Your task is to copy each line of the listing that contains the word "leakage".

[[ PROVIDED DATA open ]]

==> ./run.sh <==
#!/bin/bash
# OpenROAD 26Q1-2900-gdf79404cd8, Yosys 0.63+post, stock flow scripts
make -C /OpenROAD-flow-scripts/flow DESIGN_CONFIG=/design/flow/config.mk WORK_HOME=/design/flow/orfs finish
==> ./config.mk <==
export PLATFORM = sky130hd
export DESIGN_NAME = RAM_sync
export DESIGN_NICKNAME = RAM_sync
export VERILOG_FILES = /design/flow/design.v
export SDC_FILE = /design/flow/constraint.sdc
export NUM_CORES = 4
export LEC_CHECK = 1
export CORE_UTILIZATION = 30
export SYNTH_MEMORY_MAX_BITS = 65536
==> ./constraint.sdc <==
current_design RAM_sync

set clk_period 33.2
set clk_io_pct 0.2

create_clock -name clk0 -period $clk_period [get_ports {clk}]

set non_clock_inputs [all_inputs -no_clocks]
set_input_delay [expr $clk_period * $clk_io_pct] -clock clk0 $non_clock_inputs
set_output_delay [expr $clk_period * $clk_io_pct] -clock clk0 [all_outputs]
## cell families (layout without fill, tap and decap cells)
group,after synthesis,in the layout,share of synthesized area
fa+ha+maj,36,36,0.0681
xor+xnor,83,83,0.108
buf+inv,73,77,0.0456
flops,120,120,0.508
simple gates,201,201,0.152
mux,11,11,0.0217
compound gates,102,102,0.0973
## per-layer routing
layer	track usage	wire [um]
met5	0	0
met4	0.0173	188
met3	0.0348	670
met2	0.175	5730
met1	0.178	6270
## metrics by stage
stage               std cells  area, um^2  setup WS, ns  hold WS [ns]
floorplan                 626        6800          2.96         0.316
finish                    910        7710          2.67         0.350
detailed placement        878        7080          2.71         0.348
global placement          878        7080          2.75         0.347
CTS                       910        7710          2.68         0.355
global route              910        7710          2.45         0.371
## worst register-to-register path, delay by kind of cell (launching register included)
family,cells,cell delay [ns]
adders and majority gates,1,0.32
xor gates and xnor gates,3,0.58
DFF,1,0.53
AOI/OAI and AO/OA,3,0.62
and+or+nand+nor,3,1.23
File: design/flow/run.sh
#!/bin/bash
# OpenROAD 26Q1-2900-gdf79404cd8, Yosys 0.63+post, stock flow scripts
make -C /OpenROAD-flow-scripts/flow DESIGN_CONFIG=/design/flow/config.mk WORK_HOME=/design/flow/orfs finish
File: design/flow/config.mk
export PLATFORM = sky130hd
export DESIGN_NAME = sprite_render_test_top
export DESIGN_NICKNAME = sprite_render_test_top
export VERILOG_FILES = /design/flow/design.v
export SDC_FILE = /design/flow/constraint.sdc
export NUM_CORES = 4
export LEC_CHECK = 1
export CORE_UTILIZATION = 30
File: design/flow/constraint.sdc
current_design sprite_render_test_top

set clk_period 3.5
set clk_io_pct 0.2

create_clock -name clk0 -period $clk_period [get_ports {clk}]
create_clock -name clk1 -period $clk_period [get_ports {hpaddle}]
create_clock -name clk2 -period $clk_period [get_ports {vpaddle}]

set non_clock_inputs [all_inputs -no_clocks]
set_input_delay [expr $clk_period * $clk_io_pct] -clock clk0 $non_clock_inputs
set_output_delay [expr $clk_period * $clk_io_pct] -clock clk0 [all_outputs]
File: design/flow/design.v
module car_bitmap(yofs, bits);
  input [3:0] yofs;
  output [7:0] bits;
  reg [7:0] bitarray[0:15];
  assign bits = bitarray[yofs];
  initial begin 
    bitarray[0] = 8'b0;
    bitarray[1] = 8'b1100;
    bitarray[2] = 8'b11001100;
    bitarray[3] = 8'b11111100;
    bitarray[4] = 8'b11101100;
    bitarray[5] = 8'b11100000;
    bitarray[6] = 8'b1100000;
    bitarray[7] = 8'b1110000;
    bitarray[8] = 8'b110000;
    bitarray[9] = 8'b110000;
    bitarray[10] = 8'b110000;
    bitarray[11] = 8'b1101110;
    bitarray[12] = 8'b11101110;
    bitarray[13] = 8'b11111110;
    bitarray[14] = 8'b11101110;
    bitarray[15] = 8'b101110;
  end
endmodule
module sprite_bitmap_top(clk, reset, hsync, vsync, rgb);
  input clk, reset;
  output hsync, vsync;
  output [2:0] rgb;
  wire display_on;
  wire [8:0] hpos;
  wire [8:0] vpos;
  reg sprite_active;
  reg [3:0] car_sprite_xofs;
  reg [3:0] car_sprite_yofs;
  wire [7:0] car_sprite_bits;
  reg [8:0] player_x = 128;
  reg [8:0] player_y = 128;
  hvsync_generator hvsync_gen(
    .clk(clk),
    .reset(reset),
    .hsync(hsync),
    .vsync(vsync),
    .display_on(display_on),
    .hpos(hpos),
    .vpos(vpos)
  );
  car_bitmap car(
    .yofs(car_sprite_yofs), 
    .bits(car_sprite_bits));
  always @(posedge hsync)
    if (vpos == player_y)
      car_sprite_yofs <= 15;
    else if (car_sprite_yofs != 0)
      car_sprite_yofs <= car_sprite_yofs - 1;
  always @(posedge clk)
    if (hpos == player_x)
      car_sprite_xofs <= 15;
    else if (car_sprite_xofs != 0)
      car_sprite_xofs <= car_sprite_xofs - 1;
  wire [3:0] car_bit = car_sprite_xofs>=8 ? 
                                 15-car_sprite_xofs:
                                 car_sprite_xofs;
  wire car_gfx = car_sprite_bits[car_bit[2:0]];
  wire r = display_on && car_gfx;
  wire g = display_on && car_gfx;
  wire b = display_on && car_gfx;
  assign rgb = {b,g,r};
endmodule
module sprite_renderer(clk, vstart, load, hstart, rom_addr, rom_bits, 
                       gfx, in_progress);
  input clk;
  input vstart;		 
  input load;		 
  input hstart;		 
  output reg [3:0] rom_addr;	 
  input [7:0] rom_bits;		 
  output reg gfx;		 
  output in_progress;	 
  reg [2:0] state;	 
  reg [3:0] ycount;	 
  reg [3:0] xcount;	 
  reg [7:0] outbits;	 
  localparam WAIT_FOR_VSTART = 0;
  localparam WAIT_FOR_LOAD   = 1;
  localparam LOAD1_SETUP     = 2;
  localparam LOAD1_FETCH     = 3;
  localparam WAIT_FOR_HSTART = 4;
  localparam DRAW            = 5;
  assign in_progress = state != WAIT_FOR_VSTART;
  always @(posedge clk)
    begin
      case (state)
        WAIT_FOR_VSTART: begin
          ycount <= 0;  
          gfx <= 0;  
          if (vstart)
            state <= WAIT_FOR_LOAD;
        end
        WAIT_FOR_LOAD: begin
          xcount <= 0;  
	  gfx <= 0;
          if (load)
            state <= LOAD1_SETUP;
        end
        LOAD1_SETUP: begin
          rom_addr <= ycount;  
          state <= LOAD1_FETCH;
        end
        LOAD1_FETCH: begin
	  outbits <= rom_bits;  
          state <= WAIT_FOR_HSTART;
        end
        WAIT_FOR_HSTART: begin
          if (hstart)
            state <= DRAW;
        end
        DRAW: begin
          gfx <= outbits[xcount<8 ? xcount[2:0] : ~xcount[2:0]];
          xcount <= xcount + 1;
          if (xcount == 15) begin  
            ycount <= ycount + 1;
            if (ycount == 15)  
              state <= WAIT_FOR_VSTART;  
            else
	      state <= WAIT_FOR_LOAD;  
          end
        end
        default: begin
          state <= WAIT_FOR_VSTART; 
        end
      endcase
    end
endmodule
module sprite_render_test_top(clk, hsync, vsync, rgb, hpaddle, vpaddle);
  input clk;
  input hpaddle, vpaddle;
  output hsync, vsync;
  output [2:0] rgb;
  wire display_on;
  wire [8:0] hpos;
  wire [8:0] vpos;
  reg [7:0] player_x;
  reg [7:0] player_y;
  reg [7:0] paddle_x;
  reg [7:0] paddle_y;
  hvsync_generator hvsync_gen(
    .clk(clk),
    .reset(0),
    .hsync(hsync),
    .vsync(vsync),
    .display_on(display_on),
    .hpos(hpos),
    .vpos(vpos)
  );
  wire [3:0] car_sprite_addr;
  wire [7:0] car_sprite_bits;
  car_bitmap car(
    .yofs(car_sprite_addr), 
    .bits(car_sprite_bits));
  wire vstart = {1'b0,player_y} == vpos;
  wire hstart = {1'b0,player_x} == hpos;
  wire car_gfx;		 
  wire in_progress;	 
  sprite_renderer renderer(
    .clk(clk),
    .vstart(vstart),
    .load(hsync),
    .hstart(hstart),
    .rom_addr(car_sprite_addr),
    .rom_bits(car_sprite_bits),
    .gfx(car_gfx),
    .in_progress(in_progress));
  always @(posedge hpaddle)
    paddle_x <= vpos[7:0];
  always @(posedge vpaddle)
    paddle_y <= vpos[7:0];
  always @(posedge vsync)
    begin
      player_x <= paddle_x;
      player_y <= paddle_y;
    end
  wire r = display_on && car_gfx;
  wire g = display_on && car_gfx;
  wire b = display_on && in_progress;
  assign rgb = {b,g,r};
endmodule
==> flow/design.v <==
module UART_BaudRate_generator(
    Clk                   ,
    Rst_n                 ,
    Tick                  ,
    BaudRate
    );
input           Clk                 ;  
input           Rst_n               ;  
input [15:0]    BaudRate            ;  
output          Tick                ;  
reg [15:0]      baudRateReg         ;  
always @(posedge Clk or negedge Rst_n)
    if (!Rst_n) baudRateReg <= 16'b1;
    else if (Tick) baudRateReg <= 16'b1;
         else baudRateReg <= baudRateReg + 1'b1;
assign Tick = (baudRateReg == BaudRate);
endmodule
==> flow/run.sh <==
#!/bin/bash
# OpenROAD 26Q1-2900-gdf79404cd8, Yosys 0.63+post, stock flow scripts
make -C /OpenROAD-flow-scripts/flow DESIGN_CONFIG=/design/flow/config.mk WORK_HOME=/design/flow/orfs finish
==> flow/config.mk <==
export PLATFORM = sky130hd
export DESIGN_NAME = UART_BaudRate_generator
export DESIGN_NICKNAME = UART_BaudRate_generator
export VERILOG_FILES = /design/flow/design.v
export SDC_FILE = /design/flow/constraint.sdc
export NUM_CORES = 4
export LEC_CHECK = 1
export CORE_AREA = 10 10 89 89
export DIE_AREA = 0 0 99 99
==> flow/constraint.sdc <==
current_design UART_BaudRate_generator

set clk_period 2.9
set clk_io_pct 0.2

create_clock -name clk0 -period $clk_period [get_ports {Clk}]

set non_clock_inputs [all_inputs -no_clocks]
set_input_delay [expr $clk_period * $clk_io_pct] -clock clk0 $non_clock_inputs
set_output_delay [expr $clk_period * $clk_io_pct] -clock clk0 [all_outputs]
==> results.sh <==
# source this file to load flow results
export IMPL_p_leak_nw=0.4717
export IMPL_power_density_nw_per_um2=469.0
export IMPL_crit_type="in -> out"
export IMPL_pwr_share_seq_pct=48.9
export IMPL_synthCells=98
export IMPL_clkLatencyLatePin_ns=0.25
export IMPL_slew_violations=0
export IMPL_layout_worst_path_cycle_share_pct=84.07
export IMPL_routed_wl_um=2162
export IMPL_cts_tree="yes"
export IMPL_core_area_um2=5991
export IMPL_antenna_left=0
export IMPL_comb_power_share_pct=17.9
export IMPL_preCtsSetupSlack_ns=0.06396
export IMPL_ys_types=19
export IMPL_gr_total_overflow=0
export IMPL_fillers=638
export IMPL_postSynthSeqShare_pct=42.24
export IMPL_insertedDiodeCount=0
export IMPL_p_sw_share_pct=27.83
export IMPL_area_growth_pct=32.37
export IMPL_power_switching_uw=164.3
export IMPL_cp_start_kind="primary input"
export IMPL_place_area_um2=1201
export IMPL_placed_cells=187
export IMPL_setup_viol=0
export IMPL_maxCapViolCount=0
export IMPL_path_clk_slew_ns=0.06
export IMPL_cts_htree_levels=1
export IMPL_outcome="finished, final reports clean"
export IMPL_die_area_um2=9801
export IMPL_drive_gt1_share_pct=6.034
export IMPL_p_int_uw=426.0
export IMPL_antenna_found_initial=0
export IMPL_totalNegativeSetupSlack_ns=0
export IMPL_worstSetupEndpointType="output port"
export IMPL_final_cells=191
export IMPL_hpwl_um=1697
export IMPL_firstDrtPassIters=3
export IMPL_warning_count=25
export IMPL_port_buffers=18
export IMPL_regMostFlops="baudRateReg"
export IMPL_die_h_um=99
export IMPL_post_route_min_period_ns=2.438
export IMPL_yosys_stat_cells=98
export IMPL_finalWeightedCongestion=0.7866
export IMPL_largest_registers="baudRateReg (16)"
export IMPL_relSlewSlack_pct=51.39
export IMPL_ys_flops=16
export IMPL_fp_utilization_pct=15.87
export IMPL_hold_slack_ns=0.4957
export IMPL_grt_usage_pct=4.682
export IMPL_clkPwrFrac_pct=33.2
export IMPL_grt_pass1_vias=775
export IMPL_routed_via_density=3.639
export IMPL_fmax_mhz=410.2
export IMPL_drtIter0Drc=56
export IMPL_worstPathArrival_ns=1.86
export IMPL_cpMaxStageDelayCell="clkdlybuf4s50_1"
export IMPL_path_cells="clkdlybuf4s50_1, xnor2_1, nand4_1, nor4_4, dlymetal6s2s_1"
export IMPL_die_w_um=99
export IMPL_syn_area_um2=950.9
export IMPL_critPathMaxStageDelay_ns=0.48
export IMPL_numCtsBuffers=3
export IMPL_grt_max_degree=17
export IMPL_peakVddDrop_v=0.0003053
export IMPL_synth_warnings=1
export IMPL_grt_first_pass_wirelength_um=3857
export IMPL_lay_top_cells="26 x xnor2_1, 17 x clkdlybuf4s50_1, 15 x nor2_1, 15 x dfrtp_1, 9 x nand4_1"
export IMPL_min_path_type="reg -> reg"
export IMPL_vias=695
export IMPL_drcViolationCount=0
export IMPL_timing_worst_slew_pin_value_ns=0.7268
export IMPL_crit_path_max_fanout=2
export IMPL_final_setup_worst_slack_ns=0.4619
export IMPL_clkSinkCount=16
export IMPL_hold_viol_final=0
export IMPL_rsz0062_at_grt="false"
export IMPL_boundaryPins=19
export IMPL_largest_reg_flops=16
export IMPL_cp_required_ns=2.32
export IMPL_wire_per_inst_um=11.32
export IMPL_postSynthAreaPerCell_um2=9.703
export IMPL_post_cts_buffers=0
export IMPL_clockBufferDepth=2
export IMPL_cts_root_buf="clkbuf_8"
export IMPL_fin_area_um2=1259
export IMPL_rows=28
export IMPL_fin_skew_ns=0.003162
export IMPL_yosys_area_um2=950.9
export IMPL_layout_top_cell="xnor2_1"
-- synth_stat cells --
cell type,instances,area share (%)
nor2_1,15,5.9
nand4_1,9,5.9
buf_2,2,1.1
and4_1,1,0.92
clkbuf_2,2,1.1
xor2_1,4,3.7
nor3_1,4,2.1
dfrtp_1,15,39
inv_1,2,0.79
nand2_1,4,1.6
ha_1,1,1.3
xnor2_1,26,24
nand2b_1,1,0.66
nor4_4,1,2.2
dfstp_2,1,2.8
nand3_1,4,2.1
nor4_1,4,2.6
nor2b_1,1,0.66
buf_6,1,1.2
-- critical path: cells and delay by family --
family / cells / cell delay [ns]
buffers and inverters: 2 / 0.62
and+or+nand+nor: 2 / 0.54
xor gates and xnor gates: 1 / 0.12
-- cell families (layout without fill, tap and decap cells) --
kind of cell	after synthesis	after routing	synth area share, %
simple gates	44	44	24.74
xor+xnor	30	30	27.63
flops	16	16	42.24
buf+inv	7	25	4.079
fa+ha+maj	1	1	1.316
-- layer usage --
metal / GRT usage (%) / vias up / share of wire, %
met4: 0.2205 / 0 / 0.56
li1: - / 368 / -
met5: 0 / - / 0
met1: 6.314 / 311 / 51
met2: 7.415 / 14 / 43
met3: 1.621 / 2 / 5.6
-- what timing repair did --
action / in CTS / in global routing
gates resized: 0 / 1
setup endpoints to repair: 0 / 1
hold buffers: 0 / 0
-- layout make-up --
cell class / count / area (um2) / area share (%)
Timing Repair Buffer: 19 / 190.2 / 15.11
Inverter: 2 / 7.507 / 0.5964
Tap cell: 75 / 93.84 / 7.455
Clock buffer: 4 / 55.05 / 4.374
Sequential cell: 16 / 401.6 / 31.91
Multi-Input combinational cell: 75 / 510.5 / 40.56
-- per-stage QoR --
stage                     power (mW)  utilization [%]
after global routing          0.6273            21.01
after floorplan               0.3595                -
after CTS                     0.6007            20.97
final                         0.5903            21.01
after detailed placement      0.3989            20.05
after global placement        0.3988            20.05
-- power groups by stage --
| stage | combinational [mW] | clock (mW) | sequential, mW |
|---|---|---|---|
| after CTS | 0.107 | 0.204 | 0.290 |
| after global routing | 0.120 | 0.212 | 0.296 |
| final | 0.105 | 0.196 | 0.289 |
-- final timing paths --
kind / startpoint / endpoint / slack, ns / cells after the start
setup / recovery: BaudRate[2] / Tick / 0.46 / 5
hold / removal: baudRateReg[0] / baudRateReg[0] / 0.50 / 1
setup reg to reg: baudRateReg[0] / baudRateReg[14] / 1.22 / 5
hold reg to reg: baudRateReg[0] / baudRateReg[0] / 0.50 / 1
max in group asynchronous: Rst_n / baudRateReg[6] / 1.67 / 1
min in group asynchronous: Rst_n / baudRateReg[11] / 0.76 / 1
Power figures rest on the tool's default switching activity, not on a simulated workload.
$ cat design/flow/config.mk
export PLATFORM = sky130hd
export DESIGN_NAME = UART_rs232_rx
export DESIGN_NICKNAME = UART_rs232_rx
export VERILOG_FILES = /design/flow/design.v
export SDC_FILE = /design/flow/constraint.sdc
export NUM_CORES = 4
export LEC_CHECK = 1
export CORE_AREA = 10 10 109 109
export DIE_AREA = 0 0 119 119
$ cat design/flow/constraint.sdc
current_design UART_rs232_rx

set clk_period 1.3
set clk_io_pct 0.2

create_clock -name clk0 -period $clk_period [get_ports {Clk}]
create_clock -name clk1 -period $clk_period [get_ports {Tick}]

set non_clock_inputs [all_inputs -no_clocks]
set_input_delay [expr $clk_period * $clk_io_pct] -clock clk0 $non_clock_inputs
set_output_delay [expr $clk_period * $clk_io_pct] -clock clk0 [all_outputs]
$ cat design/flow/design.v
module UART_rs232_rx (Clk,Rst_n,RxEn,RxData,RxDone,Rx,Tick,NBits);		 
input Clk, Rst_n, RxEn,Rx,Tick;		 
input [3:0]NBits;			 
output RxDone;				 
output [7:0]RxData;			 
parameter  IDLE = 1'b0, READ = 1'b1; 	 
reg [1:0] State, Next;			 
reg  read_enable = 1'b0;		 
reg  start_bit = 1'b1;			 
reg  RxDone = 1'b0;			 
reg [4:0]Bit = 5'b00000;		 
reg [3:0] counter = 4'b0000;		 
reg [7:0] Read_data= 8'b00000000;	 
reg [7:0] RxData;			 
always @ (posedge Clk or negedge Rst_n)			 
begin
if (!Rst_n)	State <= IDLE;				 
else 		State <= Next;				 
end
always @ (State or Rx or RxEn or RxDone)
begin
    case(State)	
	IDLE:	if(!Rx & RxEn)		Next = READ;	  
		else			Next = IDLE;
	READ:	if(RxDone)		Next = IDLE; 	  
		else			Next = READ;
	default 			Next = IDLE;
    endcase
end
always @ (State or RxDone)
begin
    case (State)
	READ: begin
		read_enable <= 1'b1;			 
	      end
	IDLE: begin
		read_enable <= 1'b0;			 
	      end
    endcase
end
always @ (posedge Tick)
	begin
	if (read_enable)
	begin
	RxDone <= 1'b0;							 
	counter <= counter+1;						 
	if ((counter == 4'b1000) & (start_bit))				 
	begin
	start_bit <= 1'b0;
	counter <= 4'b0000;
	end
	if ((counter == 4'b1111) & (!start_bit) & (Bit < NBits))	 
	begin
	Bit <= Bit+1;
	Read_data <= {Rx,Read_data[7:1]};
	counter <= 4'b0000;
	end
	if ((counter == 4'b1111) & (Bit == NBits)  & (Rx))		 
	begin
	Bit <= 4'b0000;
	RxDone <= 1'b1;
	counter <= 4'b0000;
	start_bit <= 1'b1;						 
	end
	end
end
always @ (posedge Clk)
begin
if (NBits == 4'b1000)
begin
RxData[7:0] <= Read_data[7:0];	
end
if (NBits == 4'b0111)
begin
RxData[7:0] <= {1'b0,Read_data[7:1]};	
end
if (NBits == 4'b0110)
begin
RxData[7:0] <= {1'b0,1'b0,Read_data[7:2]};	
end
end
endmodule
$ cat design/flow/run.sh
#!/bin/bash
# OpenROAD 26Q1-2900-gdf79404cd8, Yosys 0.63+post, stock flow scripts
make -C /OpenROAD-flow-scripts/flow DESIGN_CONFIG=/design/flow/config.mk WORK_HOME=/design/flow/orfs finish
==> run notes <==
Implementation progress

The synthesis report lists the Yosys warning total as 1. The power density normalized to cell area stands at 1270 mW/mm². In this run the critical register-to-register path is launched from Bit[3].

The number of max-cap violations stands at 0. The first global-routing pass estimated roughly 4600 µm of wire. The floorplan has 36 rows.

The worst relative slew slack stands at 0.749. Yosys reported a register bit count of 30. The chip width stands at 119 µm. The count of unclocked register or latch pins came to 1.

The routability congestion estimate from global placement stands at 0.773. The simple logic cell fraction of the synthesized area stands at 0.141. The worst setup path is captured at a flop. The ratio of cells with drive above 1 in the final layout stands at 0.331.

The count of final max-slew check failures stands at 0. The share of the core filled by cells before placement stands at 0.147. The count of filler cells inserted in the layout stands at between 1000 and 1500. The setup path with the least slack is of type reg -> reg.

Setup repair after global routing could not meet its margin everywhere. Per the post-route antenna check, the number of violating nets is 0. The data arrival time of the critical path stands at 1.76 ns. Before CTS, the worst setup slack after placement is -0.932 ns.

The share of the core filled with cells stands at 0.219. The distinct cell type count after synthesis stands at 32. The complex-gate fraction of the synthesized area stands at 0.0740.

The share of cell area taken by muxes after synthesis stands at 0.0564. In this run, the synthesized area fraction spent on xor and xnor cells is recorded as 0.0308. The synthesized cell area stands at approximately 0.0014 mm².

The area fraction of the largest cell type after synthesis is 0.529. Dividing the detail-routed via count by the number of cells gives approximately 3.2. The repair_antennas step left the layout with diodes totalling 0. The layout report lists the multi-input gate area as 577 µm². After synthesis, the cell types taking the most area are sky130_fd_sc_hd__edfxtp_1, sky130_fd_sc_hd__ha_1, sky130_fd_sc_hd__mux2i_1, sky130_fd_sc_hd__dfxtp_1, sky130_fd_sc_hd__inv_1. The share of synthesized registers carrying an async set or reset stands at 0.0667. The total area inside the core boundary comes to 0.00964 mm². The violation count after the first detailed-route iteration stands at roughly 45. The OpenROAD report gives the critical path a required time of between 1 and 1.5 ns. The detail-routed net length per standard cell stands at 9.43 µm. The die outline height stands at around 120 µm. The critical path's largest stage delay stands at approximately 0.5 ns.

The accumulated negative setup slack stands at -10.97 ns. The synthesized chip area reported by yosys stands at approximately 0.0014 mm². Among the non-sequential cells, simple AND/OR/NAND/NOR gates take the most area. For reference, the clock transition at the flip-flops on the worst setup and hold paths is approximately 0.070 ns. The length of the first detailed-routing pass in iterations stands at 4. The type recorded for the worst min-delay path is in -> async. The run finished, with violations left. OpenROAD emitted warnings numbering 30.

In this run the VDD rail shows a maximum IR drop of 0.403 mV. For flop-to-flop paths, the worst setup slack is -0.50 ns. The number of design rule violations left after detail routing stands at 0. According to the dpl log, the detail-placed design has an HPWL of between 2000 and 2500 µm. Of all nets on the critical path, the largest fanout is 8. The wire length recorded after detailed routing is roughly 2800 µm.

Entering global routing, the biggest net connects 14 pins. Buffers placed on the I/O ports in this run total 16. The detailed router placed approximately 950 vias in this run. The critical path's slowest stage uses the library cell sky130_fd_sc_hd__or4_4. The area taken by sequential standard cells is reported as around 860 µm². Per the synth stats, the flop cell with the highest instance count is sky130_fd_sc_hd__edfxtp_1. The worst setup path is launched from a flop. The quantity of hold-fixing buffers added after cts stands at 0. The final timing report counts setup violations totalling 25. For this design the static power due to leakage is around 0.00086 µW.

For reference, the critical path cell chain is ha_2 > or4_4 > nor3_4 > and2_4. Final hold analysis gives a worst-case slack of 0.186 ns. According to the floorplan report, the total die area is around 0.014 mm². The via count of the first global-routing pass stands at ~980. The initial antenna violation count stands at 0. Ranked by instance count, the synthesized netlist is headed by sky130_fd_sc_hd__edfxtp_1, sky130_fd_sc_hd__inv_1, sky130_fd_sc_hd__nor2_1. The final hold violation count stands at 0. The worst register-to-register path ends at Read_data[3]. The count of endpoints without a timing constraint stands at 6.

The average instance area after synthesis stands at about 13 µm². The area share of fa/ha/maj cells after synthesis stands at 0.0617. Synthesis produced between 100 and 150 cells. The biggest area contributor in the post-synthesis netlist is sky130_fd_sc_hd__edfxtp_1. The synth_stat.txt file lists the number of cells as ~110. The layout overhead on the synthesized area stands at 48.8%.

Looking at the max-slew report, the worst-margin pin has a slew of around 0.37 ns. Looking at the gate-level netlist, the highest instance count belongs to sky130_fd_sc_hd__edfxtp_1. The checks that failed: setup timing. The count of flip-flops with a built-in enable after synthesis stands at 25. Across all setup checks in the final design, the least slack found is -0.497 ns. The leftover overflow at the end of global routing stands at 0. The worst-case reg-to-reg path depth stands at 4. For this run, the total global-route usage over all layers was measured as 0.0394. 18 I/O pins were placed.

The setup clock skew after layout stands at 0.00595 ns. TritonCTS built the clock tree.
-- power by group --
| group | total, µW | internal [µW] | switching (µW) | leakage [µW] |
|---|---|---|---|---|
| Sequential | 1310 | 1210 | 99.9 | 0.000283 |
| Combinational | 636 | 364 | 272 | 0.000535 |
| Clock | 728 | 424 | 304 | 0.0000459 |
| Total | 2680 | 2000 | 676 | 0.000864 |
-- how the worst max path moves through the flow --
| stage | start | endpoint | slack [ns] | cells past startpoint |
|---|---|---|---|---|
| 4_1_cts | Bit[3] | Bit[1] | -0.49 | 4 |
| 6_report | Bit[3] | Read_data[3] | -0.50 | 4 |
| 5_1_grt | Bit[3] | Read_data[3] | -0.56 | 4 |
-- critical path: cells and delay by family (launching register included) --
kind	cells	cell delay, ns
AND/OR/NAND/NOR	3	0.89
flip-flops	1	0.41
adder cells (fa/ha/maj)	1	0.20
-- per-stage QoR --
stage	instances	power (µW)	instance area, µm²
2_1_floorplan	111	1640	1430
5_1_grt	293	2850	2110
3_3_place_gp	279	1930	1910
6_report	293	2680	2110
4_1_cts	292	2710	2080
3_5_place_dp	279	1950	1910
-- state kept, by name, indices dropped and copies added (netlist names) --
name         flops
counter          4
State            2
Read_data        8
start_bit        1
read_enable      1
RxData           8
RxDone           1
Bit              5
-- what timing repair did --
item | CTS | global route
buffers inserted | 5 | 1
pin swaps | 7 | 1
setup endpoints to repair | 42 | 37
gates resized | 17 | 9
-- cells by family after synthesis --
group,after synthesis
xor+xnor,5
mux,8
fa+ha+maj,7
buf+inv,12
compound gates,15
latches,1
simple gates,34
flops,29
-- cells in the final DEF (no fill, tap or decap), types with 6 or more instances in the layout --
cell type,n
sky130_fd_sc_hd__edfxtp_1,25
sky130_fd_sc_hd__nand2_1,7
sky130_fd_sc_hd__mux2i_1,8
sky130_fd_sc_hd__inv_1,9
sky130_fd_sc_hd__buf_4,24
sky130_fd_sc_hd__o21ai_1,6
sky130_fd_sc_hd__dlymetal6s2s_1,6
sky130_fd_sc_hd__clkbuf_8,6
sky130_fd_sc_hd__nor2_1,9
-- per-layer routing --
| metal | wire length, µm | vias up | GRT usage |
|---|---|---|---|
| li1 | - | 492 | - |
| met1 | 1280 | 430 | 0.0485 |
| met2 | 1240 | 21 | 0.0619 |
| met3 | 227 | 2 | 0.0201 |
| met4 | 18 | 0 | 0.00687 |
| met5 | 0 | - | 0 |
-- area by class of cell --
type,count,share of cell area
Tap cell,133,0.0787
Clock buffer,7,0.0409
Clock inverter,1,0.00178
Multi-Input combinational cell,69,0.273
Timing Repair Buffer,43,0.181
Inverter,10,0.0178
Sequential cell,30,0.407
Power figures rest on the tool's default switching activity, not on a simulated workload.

[[ PROVIDED DATA closed ]]

**FINISHED TASK:**
Entering global routing, the biggest net connects 14 pins. Buffers placed on the I/O ports in this run total 16. The detailed router placed approximately 950 vias in this run. The critical path's slowest stage uses the library cell sky130_fd_sc_hd__or4_4. The area taken by sequential standard cells is reported as around 860 µm². Per the synth stats, the flop cell with the highest instance count is sky130_fd_sc_hd__edfxtp_1. The worst setup path is launched from a flop. The quantity of hold-fixing buffers added after cts stands at 0. The final timing report counts setup violations totalling 25. For this design the static power due to leakage is around 0.00086 µW.
| group | total, µW | internal [µW] | switching (µW) | leakage [µW] |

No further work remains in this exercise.